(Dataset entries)
════════════════

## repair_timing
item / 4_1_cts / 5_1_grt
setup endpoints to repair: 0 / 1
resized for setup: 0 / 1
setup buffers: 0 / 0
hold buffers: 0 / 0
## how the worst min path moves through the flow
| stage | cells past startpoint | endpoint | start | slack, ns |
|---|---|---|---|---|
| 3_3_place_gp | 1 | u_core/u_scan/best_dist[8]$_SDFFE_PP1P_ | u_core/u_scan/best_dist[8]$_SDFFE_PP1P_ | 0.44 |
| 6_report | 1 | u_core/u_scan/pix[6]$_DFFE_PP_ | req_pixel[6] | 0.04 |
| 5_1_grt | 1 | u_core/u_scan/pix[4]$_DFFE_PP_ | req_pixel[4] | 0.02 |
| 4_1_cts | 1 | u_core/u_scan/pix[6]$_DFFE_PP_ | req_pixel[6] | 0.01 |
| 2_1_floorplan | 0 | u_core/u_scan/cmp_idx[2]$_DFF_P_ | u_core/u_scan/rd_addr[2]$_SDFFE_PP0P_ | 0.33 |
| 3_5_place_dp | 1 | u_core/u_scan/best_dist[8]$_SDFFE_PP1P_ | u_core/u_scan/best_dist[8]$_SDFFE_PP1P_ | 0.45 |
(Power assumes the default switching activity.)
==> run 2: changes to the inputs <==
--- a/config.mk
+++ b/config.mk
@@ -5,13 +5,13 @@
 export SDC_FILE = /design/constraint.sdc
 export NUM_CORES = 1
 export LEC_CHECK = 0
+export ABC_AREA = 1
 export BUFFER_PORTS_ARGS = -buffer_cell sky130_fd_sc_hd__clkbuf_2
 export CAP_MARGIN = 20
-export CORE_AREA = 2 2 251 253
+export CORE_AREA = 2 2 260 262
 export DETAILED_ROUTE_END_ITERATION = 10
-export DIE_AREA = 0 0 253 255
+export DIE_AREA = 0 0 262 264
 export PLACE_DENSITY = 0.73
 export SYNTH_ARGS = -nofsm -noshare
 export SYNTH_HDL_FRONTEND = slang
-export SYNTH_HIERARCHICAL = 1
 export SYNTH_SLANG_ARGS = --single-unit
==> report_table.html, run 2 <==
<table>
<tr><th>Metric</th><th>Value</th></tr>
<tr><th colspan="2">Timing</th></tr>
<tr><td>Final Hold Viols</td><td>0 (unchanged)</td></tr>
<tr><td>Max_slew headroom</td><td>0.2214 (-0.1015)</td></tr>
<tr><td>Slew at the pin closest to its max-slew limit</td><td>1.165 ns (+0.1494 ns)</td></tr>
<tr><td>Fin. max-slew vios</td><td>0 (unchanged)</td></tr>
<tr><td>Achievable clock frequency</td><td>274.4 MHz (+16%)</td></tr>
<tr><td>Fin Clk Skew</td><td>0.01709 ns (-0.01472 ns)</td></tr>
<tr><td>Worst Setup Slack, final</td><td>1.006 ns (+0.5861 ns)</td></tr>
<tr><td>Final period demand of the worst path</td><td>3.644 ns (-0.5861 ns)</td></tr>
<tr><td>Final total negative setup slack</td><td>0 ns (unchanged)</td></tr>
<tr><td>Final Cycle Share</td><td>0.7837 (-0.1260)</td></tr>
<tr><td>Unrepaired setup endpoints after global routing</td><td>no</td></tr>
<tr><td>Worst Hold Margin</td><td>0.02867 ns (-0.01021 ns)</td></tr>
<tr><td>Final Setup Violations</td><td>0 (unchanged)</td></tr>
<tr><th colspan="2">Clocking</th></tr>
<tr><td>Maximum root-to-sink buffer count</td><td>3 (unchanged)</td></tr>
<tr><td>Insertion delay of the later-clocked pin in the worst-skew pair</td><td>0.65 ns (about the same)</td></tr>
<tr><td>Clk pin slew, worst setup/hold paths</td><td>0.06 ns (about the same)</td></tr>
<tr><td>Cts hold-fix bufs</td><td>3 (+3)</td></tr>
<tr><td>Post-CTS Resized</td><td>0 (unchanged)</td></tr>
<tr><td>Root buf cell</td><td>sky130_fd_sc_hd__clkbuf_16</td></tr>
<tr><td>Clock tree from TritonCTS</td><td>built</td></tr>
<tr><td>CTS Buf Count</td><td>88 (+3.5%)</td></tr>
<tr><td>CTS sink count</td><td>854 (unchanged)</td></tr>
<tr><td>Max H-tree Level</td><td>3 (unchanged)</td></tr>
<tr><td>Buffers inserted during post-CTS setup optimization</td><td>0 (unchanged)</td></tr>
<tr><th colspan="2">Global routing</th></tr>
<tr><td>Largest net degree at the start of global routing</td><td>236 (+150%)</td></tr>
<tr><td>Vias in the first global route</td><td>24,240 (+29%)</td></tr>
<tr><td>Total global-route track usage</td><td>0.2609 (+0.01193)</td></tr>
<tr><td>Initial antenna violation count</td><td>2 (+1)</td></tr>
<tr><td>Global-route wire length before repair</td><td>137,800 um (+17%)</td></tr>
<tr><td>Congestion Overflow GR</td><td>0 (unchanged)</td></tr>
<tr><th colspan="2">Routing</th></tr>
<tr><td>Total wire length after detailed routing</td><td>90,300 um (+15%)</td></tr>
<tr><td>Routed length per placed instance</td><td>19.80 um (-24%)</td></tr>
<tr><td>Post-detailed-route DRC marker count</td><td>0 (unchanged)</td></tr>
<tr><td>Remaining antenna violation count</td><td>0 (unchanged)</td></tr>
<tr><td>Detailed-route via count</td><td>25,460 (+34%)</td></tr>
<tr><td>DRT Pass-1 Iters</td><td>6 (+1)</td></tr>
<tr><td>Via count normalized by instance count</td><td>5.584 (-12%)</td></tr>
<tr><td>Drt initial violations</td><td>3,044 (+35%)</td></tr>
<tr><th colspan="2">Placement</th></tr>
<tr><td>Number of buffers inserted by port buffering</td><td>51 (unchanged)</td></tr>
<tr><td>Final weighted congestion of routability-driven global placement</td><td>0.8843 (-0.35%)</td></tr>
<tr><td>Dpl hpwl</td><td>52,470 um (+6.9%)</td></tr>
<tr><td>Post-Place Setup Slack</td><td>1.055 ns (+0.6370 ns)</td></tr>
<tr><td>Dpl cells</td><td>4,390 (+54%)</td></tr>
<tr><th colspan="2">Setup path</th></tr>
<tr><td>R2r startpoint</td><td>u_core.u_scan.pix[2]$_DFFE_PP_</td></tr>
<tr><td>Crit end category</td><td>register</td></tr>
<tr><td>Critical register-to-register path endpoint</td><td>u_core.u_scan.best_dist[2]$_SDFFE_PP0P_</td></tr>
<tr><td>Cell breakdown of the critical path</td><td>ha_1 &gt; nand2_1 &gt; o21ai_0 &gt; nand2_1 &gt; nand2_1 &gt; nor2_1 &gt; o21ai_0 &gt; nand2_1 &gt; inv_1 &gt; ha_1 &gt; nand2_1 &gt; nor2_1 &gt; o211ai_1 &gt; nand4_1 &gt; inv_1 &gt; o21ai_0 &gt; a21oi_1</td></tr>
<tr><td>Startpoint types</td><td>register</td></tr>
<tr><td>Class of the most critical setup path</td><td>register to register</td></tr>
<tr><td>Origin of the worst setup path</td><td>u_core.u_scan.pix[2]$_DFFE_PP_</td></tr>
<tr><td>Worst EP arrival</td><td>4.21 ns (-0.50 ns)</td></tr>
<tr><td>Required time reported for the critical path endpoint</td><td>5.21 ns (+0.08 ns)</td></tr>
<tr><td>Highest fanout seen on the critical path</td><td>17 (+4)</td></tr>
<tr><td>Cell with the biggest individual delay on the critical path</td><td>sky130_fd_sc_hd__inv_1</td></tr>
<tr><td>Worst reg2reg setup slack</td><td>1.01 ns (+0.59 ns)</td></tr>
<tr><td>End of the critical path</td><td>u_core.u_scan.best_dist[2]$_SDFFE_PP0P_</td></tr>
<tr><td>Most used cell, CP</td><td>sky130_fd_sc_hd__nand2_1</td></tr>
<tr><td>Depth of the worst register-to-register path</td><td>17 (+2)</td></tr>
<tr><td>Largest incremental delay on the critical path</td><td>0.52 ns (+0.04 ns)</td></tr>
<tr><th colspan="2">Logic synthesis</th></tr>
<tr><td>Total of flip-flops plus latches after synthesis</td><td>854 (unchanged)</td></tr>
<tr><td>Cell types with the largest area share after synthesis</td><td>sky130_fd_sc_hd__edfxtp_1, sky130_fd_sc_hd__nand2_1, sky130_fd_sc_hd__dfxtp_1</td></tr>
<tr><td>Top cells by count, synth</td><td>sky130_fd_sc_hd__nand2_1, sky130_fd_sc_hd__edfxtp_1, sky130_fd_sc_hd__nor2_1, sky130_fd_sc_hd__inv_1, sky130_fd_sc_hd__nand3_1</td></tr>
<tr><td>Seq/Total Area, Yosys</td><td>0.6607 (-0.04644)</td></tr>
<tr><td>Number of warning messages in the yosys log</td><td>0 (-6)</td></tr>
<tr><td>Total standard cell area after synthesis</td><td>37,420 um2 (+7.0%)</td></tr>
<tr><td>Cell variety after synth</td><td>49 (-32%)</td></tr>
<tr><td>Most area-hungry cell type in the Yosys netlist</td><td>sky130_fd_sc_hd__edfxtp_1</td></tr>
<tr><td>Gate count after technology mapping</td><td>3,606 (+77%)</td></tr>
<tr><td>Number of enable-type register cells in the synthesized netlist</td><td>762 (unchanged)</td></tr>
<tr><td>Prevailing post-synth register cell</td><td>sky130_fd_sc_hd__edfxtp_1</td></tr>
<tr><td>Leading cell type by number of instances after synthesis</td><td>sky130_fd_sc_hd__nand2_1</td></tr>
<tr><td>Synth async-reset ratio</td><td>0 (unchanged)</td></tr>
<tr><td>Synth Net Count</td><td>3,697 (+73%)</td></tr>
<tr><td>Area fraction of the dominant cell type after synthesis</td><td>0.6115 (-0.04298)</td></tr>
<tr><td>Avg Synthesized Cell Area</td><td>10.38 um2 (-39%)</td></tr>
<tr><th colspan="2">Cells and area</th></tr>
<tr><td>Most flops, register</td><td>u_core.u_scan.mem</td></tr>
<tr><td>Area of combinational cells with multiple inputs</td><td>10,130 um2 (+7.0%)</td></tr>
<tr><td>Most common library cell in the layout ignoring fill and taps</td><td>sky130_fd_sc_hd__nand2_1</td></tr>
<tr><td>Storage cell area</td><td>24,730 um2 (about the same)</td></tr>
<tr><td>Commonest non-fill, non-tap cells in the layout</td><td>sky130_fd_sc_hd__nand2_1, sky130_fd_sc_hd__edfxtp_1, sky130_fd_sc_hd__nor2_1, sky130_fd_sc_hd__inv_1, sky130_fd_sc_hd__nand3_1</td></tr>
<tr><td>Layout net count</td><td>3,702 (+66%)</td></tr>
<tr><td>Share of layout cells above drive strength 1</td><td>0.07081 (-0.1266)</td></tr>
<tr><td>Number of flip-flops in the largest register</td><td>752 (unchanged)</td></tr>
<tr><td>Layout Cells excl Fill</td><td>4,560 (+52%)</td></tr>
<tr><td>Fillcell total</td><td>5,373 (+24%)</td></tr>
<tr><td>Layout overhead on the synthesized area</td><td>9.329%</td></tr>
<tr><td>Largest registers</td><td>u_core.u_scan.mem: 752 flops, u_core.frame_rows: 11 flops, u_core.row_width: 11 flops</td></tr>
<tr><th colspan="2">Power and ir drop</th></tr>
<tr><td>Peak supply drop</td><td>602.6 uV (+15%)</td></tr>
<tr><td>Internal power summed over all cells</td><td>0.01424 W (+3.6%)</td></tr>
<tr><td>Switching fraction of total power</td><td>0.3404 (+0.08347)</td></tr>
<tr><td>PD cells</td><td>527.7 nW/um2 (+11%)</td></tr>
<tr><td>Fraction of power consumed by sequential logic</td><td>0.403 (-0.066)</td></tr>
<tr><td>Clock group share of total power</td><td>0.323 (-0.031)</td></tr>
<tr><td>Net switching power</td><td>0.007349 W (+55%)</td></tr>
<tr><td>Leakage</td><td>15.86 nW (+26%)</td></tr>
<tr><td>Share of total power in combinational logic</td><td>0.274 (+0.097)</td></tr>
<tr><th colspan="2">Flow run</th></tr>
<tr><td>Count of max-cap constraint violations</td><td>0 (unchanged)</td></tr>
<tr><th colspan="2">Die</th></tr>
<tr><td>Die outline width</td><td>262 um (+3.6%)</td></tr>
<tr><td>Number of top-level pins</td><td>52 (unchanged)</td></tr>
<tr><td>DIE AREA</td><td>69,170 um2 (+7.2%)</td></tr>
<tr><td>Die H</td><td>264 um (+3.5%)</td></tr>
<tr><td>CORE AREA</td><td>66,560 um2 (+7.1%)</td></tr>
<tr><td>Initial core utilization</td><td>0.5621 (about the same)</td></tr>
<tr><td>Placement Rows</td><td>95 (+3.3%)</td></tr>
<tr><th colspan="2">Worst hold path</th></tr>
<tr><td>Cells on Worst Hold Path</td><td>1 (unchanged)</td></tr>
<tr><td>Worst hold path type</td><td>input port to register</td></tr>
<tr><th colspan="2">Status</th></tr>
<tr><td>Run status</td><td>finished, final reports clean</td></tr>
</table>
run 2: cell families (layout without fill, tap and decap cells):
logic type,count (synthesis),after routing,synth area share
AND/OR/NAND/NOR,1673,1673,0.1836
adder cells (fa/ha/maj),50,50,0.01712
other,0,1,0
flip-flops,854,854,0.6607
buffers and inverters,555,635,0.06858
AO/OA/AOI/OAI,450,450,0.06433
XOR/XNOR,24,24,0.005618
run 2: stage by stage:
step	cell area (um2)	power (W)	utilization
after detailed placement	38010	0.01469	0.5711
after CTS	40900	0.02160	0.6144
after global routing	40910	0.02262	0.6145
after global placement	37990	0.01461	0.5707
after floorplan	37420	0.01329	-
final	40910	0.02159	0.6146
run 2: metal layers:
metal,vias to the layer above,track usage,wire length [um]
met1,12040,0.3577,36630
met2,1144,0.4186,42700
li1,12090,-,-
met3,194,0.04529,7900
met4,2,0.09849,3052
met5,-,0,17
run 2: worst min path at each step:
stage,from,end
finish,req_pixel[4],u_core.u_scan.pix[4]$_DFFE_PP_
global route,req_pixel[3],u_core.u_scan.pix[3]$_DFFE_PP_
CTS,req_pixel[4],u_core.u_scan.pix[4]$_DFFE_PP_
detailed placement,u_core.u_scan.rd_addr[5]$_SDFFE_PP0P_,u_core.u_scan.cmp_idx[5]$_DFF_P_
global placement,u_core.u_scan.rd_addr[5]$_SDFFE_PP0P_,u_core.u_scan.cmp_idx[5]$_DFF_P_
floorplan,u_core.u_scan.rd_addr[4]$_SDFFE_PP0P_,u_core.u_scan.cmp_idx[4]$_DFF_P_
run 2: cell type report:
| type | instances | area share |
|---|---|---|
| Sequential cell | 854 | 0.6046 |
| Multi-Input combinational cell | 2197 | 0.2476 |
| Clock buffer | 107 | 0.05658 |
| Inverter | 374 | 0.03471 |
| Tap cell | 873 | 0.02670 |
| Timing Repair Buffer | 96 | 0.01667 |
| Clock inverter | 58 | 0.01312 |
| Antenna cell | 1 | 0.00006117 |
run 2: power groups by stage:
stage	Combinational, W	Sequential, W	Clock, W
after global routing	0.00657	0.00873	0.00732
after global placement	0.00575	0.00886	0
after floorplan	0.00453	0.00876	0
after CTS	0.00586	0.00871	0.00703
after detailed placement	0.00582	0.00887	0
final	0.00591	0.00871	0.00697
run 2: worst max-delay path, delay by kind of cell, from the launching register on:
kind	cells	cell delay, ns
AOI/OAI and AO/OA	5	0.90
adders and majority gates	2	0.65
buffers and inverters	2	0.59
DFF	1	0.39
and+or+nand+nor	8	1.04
--- src/rtl/core/assert_macros.svh ---
// Assertion macros shared by the unpacker RTL.
`ifndef ASSERT_MACROS_SVH
`define ASSERT_MACROS_SVH

// Property checked on every clock edge outside reset.
`define ASSERT_ALWAYS(label, clk, rst_n, prop, msg) \
    label: assert property (@(posedge clk) disable iff (!rst_n) prop) else $error(msg);

// Consequent checked in the cycle after the antecedent.
`define ASSERT_NEXT(label, clk, rst_n, ante, cons, msg) \
    label: assert property (@(posedge clk) disable iff (!rst_n) (ante) |=> (cons)) else $error(msg);

`endif

--- src/rtl/core/paeu_pkg.sv ---
// Types, constants and command/status structs of the packed ADC event unpacker.
package paeu_pkg;

    localparam int NUM_GROUPS        = 8;
    localparam int MAX_SAMPLES       = 4096;
    localparam int CH_PER_GROUP      = 8;
    localparam int SAMPLES_PER_BLOCK = 3;
    localparam int FIELD_W           = 12;
    localparam int SPC_W             = 13;

    localparam logic [SPC_W-1:0] SPC_RESET  = 13'd1023;
    localparam logic [3:0]       SIG_VALUE  = 4'hA;
    localparam logic [7:0]       GROUP_MASK = 8'((1 << NUM_GROUPS) - 1);

    localparam logic [1:0] ST_SAMPLE   = 2'd0;
    localparam logic [1:0] ST_BAD_SIG  = 2'd1;
    localparam logic [1:0] ST_MISMATCH = 2'd2;

    typedef struct packed {
        logic [31:0] data_word;
        logic        first_word;
    } t_in_item;

    typedef struct packed {
        logic [5:0]  channel;
        logic [11:0] sample_index;
        logic [11:0] sample_value;
        logic [1:0]  status;
        logic        last;
    } t_out_item;

    typedef struct packed {
        logic       load_header;
        logic       load_mask;
        logic       start_data;
        logic       load_word;
        logic       step;
        logic       emit_err;
        logic [1:0] err_status;
    } t_cmd;

    typedef struct packed {
        logic sig_ok;
        logic hdr_ok;
        logic out_free;
        logic field_fin;
        logic event_done;
        logic last_field;
    } t_sts;

endpackage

════════════════

The task :: Report each line in the entries where the string "length" occurs.

Reply ::
<tr><td>Global-route wire length before repair</td><td>137,800 um (+17%)</td></tr>
<tr><td>Total wire length after detailed routing</td><td>90,300 um (+15%)</td></tr>
<tr><td>Routed length per placed instance</td><td>19.80 um (-24%)</td></tr>
metal,vias to the layer above,track usage,wire length [um]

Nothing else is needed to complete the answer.